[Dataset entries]
________________
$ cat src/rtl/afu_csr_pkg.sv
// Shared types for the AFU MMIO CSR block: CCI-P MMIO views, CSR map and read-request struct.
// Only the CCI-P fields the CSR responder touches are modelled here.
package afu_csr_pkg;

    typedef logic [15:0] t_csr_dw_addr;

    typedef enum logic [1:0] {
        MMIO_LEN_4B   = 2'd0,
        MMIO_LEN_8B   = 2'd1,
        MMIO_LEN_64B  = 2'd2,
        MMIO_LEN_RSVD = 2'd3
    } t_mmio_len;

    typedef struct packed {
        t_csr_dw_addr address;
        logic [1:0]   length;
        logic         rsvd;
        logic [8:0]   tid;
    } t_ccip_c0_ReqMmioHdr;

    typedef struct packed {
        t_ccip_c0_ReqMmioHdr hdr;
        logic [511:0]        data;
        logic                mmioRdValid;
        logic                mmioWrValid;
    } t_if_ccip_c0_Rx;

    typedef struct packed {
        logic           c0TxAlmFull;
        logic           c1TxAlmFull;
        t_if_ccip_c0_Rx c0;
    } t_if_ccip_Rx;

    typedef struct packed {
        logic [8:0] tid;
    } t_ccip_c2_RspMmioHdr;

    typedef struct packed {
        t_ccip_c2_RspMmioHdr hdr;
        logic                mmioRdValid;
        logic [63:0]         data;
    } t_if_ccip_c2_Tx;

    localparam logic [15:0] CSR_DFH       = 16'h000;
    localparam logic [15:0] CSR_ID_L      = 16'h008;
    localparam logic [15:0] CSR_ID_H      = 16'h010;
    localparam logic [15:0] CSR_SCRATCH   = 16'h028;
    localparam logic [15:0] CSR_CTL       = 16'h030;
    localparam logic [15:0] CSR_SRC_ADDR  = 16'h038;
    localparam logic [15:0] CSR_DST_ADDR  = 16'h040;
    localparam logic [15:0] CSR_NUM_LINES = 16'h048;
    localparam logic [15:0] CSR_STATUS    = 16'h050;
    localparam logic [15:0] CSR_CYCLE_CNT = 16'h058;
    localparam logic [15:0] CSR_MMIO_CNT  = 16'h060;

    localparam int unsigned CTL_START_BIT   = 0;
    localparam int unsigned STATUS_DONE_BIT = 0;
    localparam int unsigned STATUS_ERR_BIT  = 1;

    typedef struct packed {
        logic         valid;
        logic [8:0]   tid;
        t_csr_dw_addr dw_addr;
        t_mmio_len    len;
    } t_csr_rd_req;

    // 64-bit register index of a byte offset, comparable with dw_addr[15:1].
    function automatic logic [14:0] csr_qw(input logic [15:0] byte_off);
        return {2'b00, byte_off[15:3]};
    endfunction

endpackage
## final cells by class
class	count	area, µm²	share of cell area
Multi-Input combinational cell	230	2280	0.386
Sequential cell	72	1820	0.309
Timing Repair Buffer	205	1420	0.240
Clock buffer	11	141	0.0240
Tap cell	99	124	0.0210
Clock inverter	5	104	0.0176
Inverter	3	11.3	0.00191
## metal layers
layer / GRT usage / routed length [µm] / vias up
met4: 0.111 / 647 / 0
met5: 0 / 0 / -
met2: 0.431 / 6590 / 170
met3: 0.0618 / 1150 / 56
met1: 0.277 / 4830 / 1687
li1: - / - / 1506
________________
*TASK TO COMPLETE*: Output exactly the lines from the one containing "met5: 0 / 0" through the last line of the records, both included. Output nothing else.

*OUTPUT*:
met5: 0 / 0 / -
met2: 0.431 / 6590 / 170
met3: 0.0618 / 1150 / 56
met1: 0.277 / 4830 / 1687
li1: - / - / 1506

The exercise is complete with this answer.